File: src/hdl/obj_pkg.sv
`default_nettype none

package obj_pkg;

    // data widths
    typedef logic [7:0] obj_byte_t;   // object attribute or line buffer byte
    typedef logic [8:0] tab_addr_t;   // attribute table byte address
    typedef logic [6:0] slot_addr_t;  // line bank address, {slot, byte}
    typedef logic [7:0] vpos_t;       // line number

    // one table entry as delivered by the reader, b2 holds Y
    typedef struct packed {
        obj_byte_t b3;
        obj_byte_t b2;
        obj_byte_t b1;
        obj_byte_t b0;
    } obj_entry_t;

    // object table and line buffer
    localparam int        OBJ_COUNT    = 96;
    localparam int        OBJ_MAX_LINE = 24;
    localparam int        SLOT_FIRST   = 8;     // reader covers slots 8 to 31
    localparam obj_byte_t CLR_VAL      = 8'hF8; // empty byte, off screen Y

    // video timing
    localparam int CEN_DIV     = 4;   // draw_cen is one clock in four
    localparam int H_TOTAL     = 256;
    localparam int V_TOTAL     = 262;
    localparam int V_VIS_START = 16;
    localparam int V_VIS_END   = 239;
    localparam int H_READ      = 8;   // draw step where read-out begins

    typedef enum logic {
        SEARCH,
        TRANSFER
    } scan_state_t;

    typedef enum logic [1:0] {
        IDLE,
        READ,
        DRAIN
    } rd_state_t;

endpackage

`default_nettype wire

File: src/hdl/obj_line_reader.sv
`default_nettype none

module obj_line_reader
    import obj_pkg::*;
(
    input  wire        clk,
    input  wire        rst,
    input  wire        draw_cen,
    input  wire        hinit,
    input  wire        rom_wait,
    output slot_addr_t rd_slot,
    output logic       rd_step,
    input  obj_byte_t  buf_q,
    output obj_entry_t obj_entry,
    output logic       obj_valid
);

    rd_state_t                state;
    logic                     armed;      // a read-out is due on this line
    logic [$clog2(H_READ):0]  step_cnt;
    logic [2:0]               cap_d;
    logic                     cap;

    assign rd_step = (state == READ) && draw_cen && !rom_wait;
    assign cap     = cap_d[2];            // buf_q holds the byte now

    always_ff @(posedge clk, posedge rst) begin
        if (rst) begin
            state     <= IDLE;
            armed     <= 1'b0;
            step_cnt  <= '0;
            cap_d     <= '0;
            obj_valid <= 1'b0;
            rd_slot   <= slot_addr_t'(SLOT_FIRST*4);
        end else begin
            cap_d     <= {cap_d[1:0], rd_step};
            obj_valid <= cap && (rd_slot[1:0] == 2'd3);
            // address holds until the clear write has landed
            if (cap) begin
                rd_slot <= rd_slot + 1'b1;
            end
            if (hinit) begin
                state    <= IDLE;
                armed    <= 1'b1;
                step_cnt <= 1;    // hinit is step 0
                rd_slot  <= slot_addr_t'(SLOT_FIRST*4);
            end else begin
                case (state)
                    IDLE: begin
                        if (draw_cen && armed) begin
                            if (step_cnt == ($bits(step_cnt))'(H_READ - 1)) begin
                                state <= READ;
                                armed <= 1'b0;
                            end else begin
                                step_cnt <= step_cnt + 1'b1;
                            end
                        end
                    end
                    READ: begin
                        if (rd_step && (rd_slot == '1)) begin
                            state <= DRAIN;
                        end
                    end
                    DRAIN: if (cap) state <= IDLE;   // last byte captured
                    default: state <= IDLE;
                endcase
            end
        end
    end

    // bytes enter at the top, byte 0 ends up in b0 after four captures
    always_ff @(posedge clk) begin
        if (cap) begin
            obj_entry <= '{b3: buf_q, b2: obj_entry.b3, b1: obj_entry.b2, b0: obj_entry.b1};
        end
    end

endmodule

`default_nettype wire

File: config.mk
export PLATFORM = sky130hd
export DESIGN_NAME = obj_line_reader
export DESIGN_NICKNAME = d
export VERILOG_FILES = /design/src/hdl/obj_pkg.sv /design/src/hdl/obj_line_reader.sv
export SDC_FILE = /design/constraint.sdc
export NUM_CORES = 1
export LEC_CHECK = 0
export BUFFER_PORTS_ARGS = -buffer_cell sky130_fd_sc_hd__buf_2
export CAP_MARGIN = 20
export CORE_MARGIN = 5
export CORE_UTILIZATION = 53
export DETAILED_ROUTE_END_ITERATION = 16
export GPL_TIMING_DRIVEN = 0
export PLACE_DENSITY = 0.84
export SETUP_SLACK_MARGIN = 0.5
export SLEW_MARGIN = 20
export SYNTH_ARGS = -nofsm -noshare
export SYNTH_HDL_FRONTEND = slang
export SYNTH_SLANG_ARGS = --single-unit
File: constraint.sdc
create_clock -name clk -period 6 [get_ports clk]
set_clock_uncertainty 0.1 [all_clocks]
set_input_delay 0.6 -clock clk [delete_from_list [all_inputs] [get_ports clk]]
set_output_delay 0.6 -clock clk [all_outputs]
set_load 0.05 [all_outputs]
## After elaboration in Yosys (flattened, before gate mapping)

Index checks and enable logic that the tools add are counted.
W data, S select, Z words.

| storage, ports and cells | value |
|---|---|
| memory bits (writable) | 0 |
| logic and storage cells | 52 |
| memories kept | 0 |
| latch bits | 0 |
| output and inout bits | 41 |
| bits in registers | 50 |
| ROM bits | 0 |
| input bits | 13 |

| operators by class | value |
|---|---|
| shift-type cells | 0 |
| muxes and demuxes | 16 |
| reduce and logical (&&, ||, !) cells | 14 |
| div/mod/pow operators | 0 |
| order comparisons | 0 |
| equal/unequal tests | 10 |
| bitwise gates (word level) | 0 |
| $add $sub $neg | 2 |
| multiply operators | 0 |

Operators with widths:

| cell | count |
|---|---|
| $mux W4 | 4 |
| $mux W7 | 2 |
| $mux W2 | 5 |
| $ne A3 B3 Y1 const B | 3 |
| $reduce_bool A2 Y1 | 4 |
| $add A7 B1 Y7 const B | 1 |
| $eq A7 B7 Y1 const B | 1 |
| $pmux W2 S3 | 1 |
| $reduce_and A3 Y1 | 2 |
| $logic_and A1 B1 Y1 | 5 |
| $add A4 B1 Y4 const B | 1 |
| $eq A2 B2 Y1 const B | 2 |
| $eq A4 B3 Y1 const B | 1 |
| $mux W1 | 4 |
| $reduce_and A4 Y1 | 1 |
| $ne A3 B2 Y1 const B | 1 |
| $eq A2 B1 Y1 const B | 1 |
| $logic_not A2 Y1 | 1 |
| $ne A2 B2 Y1 const B | 1 |
| $logic_not A1 Y1 | 1 |

## Logic depth before layout (Yosys ltp)

Gate-level depths: netlist of run 1.

| logic depth | value |
|---|---|
| word-level depth | 7 |
| mapped depth | 5 |
| depth with buffers taken out | 4 |

## Worst setup path after synthesis of run 1

OpenSTA, ideal clock, no wires.

| timing path | value |
|---|---|
| kind | reg2reg |
| start point | reg cap_d[2] |
| end point | reg rd_slot[5] |
| cell stages (with the launch flop) | 5 |
| slack | 3.960 ns |
| data arrival time | 1.876 ns |
| clock period less this slack | 2.040 ns |
| cells stage by stage | dfrtp_1 -> clkbuf_1 -> nand4_1 -> or3_1 -> nand3_1 |

| between the ends | value |
|---|---|
| cells in the longest elaborated chain, start to end | 1 |

Ends and longest elaborated chain:

| element | RTL line | text |
|---|---|---|
| start: declaration | obj_line_reader.sv:21 | `logic [2:0] cap_d;` |
| start signal: assignment | obj_line_reader.sv:36 | `cap_d <= {cap_d[1:0], rd_step};` |
| $reduce_bool A2 Y1 (no source line) | n/a |  |
| end signal: assignment | obj_line_reader.sv:34 | `rd_slot <= slot_addr_t'(SLOT_FIRST*4);` |
| end signal: assignment | obj_line_reader.sv:40 | `rd_slot <= rd_slot + 1'b1;` |
| end signal: assignment | obj_line_reader.sv:46 | `rd_slot <= slot_addr_t'(SLOT_FIRST*4);` |
| end: declaration | obj_line_reader.sv:11 | `output slot_addr_t rd_slot,` |

No other way between the ends.
A chain may end at the register's enable or synchronous reset.

## Worst setup path after layout of run 1

| timing path | value |
|---|---|
| start point | reg state[1] |
| end point | out rd_step |

| between the ends | value |
|---|---|
| cells in the longest elaborated chain, start to end | 3 |

Ends and longest elaborated chain:

| element | RTL line | text |
|---|---|---|
| start: declaration | obj_line_reader.sv:18 | `rd_state_t state;` |
| start signal: assignment | obj_line_reader.sv:29 | `state <= IDLE;` |
| start signal: assignment | obj_line_reader.sv:43 | `state <= IDLE;` |
| start signal: assignment | obj_line_reader.sv:52 | `state <= READ;` |
| $eq A2 B1 Y1 | obj_line_reader.sv:24 | `assign rd_step = (state == READ) && draw_cen && !rom_wait;` |
| $logic_and A1 B1 Y1 (2 in a row) | obj_line_reader.sv:24 |  |
| end: declaration | obj_line_reader.sv:12 | `output logic rd_step,` |

No other way between the ends.

==> impl_metrics.json, run 1 <==
{
  "cts_buffers": 5,
  "ys_ff_latch": 50,
  "routed_wl_um": 3070,
  "startpoint_type": "register",
  "dp_hpwl_um": 2280,
  "maxCapViolCount": 0,
  "timing_worst_setup_path_type": "register to primary output",
  "max_freq_mhz": 474,
  "rsz0062_at_grt": "false",
  "clk_pin_slew_ns": 0.13,
  "max-slew-margin-rel": 0.549,
  "stdcell_count": 210,
  "p_per_area_nw_per_um2": 245,
  "async_flop_share": 0.360,
  "status": "finished clean",
  "end_kind": "primary output",
  "nFillCells": 250,
  "first_iter_violations": 37,
  "dp.cells": 203,
  "setup_tns_ns": 0,
  "viasPerCell": 5.15,
  "cp_data_arrival_time_ns": 1.41,
  "ant_nets": 0,
  "fin_crit_sh": 0.352,
  "peakVddDrop_v": 0.000188,
  "remaining_drc_errors": 0,
  "grt_pass1_wl_um": 4800,
  "syn_nets": 119,
  "globalplace.congestion": 0.744,
  "placed_area_sq_um": 2090,
  "avgSynthCellArea_sq_um": 17.0,
  "leakagePower_uw": 0.000886,
  "cts_max_level": 2,
  "num_rows": 21,
  "cts_resized": 0,
  "max-clock-path-buffers": 2,
  "antenna_found_initial": 0,
  "coreArea_sq_um": 3280,
  "grt_usage": 0.144,
  "finalSetupViolCount": 0,
  "clk_latency_ns": 0.35,
  "finalHoldViolations": 0,
  "io_pins": 54,
  "required_ns": 5.30,
  "n_antenna_cell": 0,
  "netlist_instances": 104,
  "synth_edf_count": 32,
  "yosys_warnings": 0,
  "route.vias.total": 1081,
  "grt_max_degree": 34,
  "root_buffer": "clkbuf_4",
  "cp_slowest_stage_delay_ns": 0.45,
  "io_buffers": 53,
  "synth_cell_types": 32,
  "synthFlopType": "edfxtp_1",
  "synthToLayoutAreaGrowth_pct": 21.3,
  "critPathSlowestCell": "dfrtp_1",
  "slew_violations": 0,
  "cts_tree": "built",
  "path_cells": "and4bb_2, buf_2",
  "fin_nets": 179,
  "synth-seq-area-share": 0.801,
  "dr.pass1.iters": 4,
  "min_period_ns": 2.11,
  "worst_pin_slew_ns": 0.676,
  "start_util": 0.537,
  "hp-class": "input port to async pin",
  "fp.dieH_um": 67.7,
  "wl_per_cell_um": 14.6,
  "cts_hold_buf": 0,
  "drive_gt1_frac": 0.390,
  "clock_sinks": 50,
  "path_buf_inv": 1,
  "first_global_vias": 1076,
  "syn_area_sq_um": 1760,
  "crit_family": "flip-flops",
  "cts_setup_buffers": 0,
  "die-width_um": 67.7,
  "path_max_fanout": 6,
  "fin_area_sq_um": 2140,
  "die-area_sq_um": 4580,
  "grt_overflow": 0
}
[per-layer routing]
metal | part of all wire | GRT usage
met1 | 0.37 | 0.167
met2 | 0.55 | 0.239
met3 | 0.066 | 0.0516
met4 | 0.010 | 0.0658
met5 | 0 | 0
[area by class of cell]
type,instances,area [sq um],area share
plain buffers,3,12.5,0.00584
repair buffers,53,265,0.124
clock inverters,2,15.0,0.00701
flip-flops and latches,50,1410,0.660
inverters,2,7.51,0.00351
clock buffers,5,37.5,0.0175
well taps,46,57.6,0.0269
multi-input cells,49,332,0.155
[per-stage QoR]
step	util	power [uW]	setup WS, ns	hold slack [ns]
floorplan	-	384	3.96	0.231
global placement	0.635	390	3.73	0.234
detailed placement	0.635	392	3.63	0.244
CTS	0.651	528	3.59	0.220
global route	0.652	550	3.82	0.239
finish	0.652	524	3.89	0.224
[state kept, by name, summed over array words and instances, names as in the netlist]
| name | count |
|---|---|
| cap_d | 3 |
| obj_entry | 32 |
| step_cnt | 4 |
| state | 2 |
| obj_valid | 1 |
| armed | 1 |
| rd_slot | 7 |
[synthesized netlist by cell type, types with 2 or more instances]
master | instances | share of area
a21oi_1 | 4 | 0.011
and4_1 | 2 | 0.0099
clkbuf_1 | 2 | 0.0043
dfrtp_1 | 17 | 0.24
edfxtp_1 | 32 | 0.54
ha_1 | 2 | 0.014
inv_1 | 2 | 0.0043
nand3_1 | 5 | 0.014
nand4_1 | 3 | 0.011
nor2_1 | 7 | 0.015
o21ai_0 | 4 | 0.011
or3_1 | 2 | 0.0071
xnor2_1 | 2 | 0.0099
xor2_1 | 2 | 0.0099
[final timing paths]
path                            depth (start not counted)  slack (ns)         end      from
worst max-delay path                                    2        3.89     rd_step  state[1]
worst min-delay path                                    2        0.22    cap_d[2]       rst
worst max register to register                          4        3.96  rd_slot[5]  cap_d[2]
worst min register to register                          0        0.26    cap_d[2]  cap_d[1]
max in group asynchronous                               2        5.11    cap_d[2]       rst
min in group clk                                        0        0.26    cap_d[2]  cap_d[1]
[logic make-up after synthesis]
group / after synthesis / share of synthesized area
flip-flops: 50 / 0.801
AND/OR/NAND/NOR: 31 / 0.111
AO/OA/AOI/OAI: 10 / 0.0305
buffers and inverters: 5 / 0.0113
XOR/XNOR: 4 / 0.0199
multiplexers: 2 / 0.0121
adder cells (fa/ha/maj): 2 / 0.0142
[worst register-to-register path, cell delays in order, from the launching register on]
cell and delay, ns:
dfrtp_2 0.81, clkbuf_1 0.37, nand4_1 0.22, or3_1 0.39
nand3_1 0.10
[cell usage in the layout (no fill, tap or decap), types with 2 or more instances in the layout]
cell type	instances
buf_2	53
edfxtp_1	32
dfrtp_1	16
nor2_1	7
nand3_1	5
clkbuf_4	5
o21ai_0	4
a21oi_1	4
nand4_1	3
clkbuf_1	2
inv_1	2
or3_1	2
and4_1	2
xnor2_1	2
xor2_1	2
ha_1	2
clkinvlp_4	2
[power breakdown]
group	switching, uW	total (uW)	internal (uW)
registers	1.92	368	366
clock network	96.9	140	43.4
logic	9.53	15.8	6.30
(Power assumes the default switching activity.)
==> run 2, diff against run 1 <==
--- a/config.mk
+++ b/config.mk
@@ -8,10 +8,10 @@
 export BUFFER_PORTS_ARGS = -buffer_cell sky130_fd_sc_hd__buf_2
 export CAP_MARGIN = 20
 export CORE_MARGIN = 5
-export CORE_UTILIZATION = 53
+export CORE_UTILIZATION = 49
 export DETAILED_ROUTE_END_ITERATION = 16
 export GPL_TIMING_DRIVEN = 0
-export PLACE_DENSITY = 0.84
+export PLACE_DENSITY = 0.79
 export SETUP_SLACK_MARGIN = 0.5
 export SLEW_MARGIN = 20
 export SYNTH_ARGS = -nofsm -noshare
==> constraint.sdc (replaced) <==
create_clock -name clk -period 2.1 [get_ports clk]
set_clock_uncertainty 0.1 [all_clocks]
set_input_delay 0.21 -clock clk [delete_from_list [all_inputs] [get_ports clk]]
set_output_delay 0.21 -clock clk [all_outputs]
set_load 0.05 [all_outputs]
==> impl_metrics.json, run 2 (synthesized netlist as in run 1, its figures left out) <==
{
  "cp_data_arrival_time_ns": 1.84,
  "end_kind": "register",
  "root_buffer": "clkbuf_4",
  "grt_pass1_wl_um": 5830,
  "setup_tns_ns": 0,
  "cts_tree": "built",
  "fp.dieH_um": 70.0,
  "grt_max_degree": 19,
  "min_period_ns": 1.64,
  "path_cells": "ha_2, and3b_1, clkbuf_8, or4_4, a21oi_2",
  "clk_latency_ns": 0.37,
  "required_ns": 2.30,
  "remaining_drc_errors": 0,
  "wl_per_cell_um": 15.6,
  "max-clock-path-buffers": 2,
  "routed_wl_um": 3590,
  "finalHoldViolations": 0,
  "cp_slowest_stage_delay_ns": 0.42,
  "clk_pin_slew_ns": 0.14,
  "hp-class": "input port to register",
  "clock_sinks": 50,
  "die-width_um": 70.0,
  "rsz0062_at_grt": "true",
  "path_buf_inv": 1,
  "dr.pass1.iters": 4,
  "path_max_fanout": 5,
  "worst_pin_slew_ns": 0.661,
  "layout_commonest_cell": "buf_2",
  "maxCapViolCount": 0,
  "start_util": 0.516,
  "viasPerCell": 5.13,
  "finalSetupViolCount": 0,
  "hold_path_depth": 3,
  "reg_top3": "obj_entry: 32 flops, rd_slot: 7 flops, step_cnt: 4 flops",
  "timing_worst_setup_path_type": "register to register",
  "most-common-layout-cells": "buf_2 (52), edfxtp_1 (32), dfrtp_1 (16)",
  "path_depth": 5,
  "grt_usage": 0.154,
  "die-area_sq_um": 4900,
  "num_rows": 21,
  "dp_hpwl_um": 2440,
  "largest_reg_flops": 32,
  "critPathSlowestCell": "dfrtp_1",
  "max_freq_mhz": 610,
  "startpoint_type": "register",
  "io_buffers": 53,
  "fin_crit_sh": 0.780,
  "first_global_vias": 1235,
  "route.vias.total": 1179,
  "slew_violations": 0,
  "cts_max_level": 2,
  "status": "finished clean",
  "synthToLayoutAreaGrowth_pct": 34.1,
  "n_antenna_cell": 0,
  "leakagePower_uw": 0.000995,
  "ant_nets": 0,
  "power.total_uw": 1550,
  "fin_nets": 198,
  "first_iter_violations": 82,
  "globalplace.congestion": 0.797,
  "reg2regPathDepth": 5,
  "p_per_area_nw_per_um2": 657,
  "drive_gt1_frac": 0.429,
  "coreArea_sq_um": 3420,
  "max-slew-margin-rel": 0.559,
  "crit_family": "simple AND/OR/NAND/NOR gates",
  "peakVddDrop_v": 0.000437,
  "antenna_found_initial": 0,
  "grt_overflow": 0,
  "cts_buffers": 5,
  "regMostFlops": "obj_entry",
  "io_pins": 54
}
-- run 2: cell count changes in the layout (fill, tap and decap cells not counted), sizes merged --
cell         before  now
clkinvlp          2    1
dlygate4sd3       0   10
clkinv            0    2
buf              53   62
-- run 2: report_power, final --
group / internal [uW] / switching [uW] / total (uW) / leakage, uW
clock: 131 / 298 / 429 / 0.0000312
sequential: 1050 / 4.69 / 1050 / 0.000524
combinational: 38.6 / 36.1 / 74.7 / 0.000440
total: 1220 / 339 / 1550 / 0.000995
-- run 2: routing by layer --
metal,part of all wire,track usage,vias up
met3,0.078,0.0531,10
met4,0.021,0.0574,0
li1,-,-,548
met1,0.39,0.169,570
met2,0.52,0.275,51
met5,0,0,-
-- run 2: final cells by class --
class | instances | area [sq um]
plain buffers | 3 | 31.3
clock buffers | 5 | 37.5
clock inverters | 3 | 21.3
fillers | 255 | 1050
inverters | 2 | 7.51
multi-input cells | 49 | 348
flip-flops and latches | 50 | 1420
well taps | 46 | 57.6
repair buffers | 72 | 447
-- run 2: what timing repair did --
item                                    in CTS  in global routing
endpoints found under the setup margin       4                  5
buffers inserted                             8                  1
pin swaps                                    1                  2
cloned                                       0                  0
hold endpoints to repair                    27                  0
hold buffers                                10                  0
resized for setup                            5                  3
-- run 2: final timing paths --
kind / to / from / slack, ns
worst min-delay path: armed / draw_cen / 0.08
worst max register to register: step_cnt[3] / step_cnt[0] / 0.46
worst min register to register: cap_d[2] / cap_d[1] / 0.26
max in group asynchronous: cap_d[2] / rst / 1.05
worst max-delay path: step_cnt[3] / step_cnt[0] / 0.46
min in group asynchronous: rd_slot[0] / rst / 0.36
-- run 2: worst register-to-register path: stages, from the launching register on --
cell and delay, ns:
dfrtp_1 0.42, ha_2 0.18, and3b_1 0.18, clkbuf_8 0.15
or4_4 0.42, a21oi_2 0.14
-- run 2: metrics by stage --
| step | setup slack [ns] | cells | hold slack [ns] | utilization | instance area [sq um] |
|---|---|---|---|---|---|
| after floorplan | 0.512 | 104 | 0.0479 | - | 1780 |
| after global placement | 0.411 | 203 | 0.213 | 0.616 | 2100 |
| after detailed placement | 0.367 | 203 | 0.229 | 0.616 | 2100 |
| after CTS | 0.487 | 229 | 0.0750 | 0.686 | 2340 |
| after global routing | 0.414 | 230 | 0.0758 | 0.693 | 2370 |
| final | 0.461 | 230 | 0.0801 | 0.693 | 2370 |
==> config.mk <==
export PLATFORM = sky130hd
export DESIGN_NAME = accum_top
export DESIGN_NICKNAME = d
export VERILOG_FILES = /design/src/entry_pkg.sv /design/src/wb_map_pkg.sv /design/src/sync_fifo.sv /design/src/wb_sample_port.sv /design/src/accum_engine.sv /design/src/accum_top.sv
export SDC_FILE = /design/constraint.sdc
export NUM_CORES = 1
export LEC_CHECK = 0
export ABC_AREA = 0
export BUFFER_PORTS_ARGS = -buffer_cell sky130_fd_sc_hd__buf_2
export CELL_PAD_IN_SITES_DETAIL_PLACEMENT = 1
export CELL_PAD_IN_SITES_GLOBAL_PLACEMENT = 1
export CORE_ASPECT_RATIO = 0.75
export CORE_MARGIN = 1.5
export CORE_UTILIZATION = 49
export DETAILED_ROUTE_END_ITERATION = 10
export GPL_ROUTABILITY_DRIVEN = 0
export PLACE_DENSITY = 0.75
export SYNTH_ARGS = -nofsm -noshare
export SYNTH_HDL_FRONTEND = slang
export SYNTH_SLANG_ARGS = --single-unit
==> constraint.sdc <==
create_clock -name clk -period 8.3 [get_ports clk]
set_input_delay 2.49 -clock clk [delete_from_list [all_inputs] [get_ports clk]]
set_output_delay 2.49 -clock clk [all_outputs]
set_load 0.03 [all_outputs]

------------------------

■ **WHAT IS EXPECTED**: Print the records above verbatim from their first line to the line containing "typedef struct packed", both included, and stop there.

■ **RESPONSE BOX**:
File: src/hdl/obj_pkg.sv
`default_nettype none

package obj_pkg;

    // data widths
    typedef logic [7:0] obj_byte_t;   // object attribute or line buffer byte
    typedef logic [8:0] tab_addr_t;   // attribute table byte address
    typedef logic [6:0] slot_addr_t;  // line bank address, {slot, byte}
    typedef logic [7:0] vpos_t;       // line number

    // one table entry as delivered by the reader, b2 holds Y
    typedef struct packed {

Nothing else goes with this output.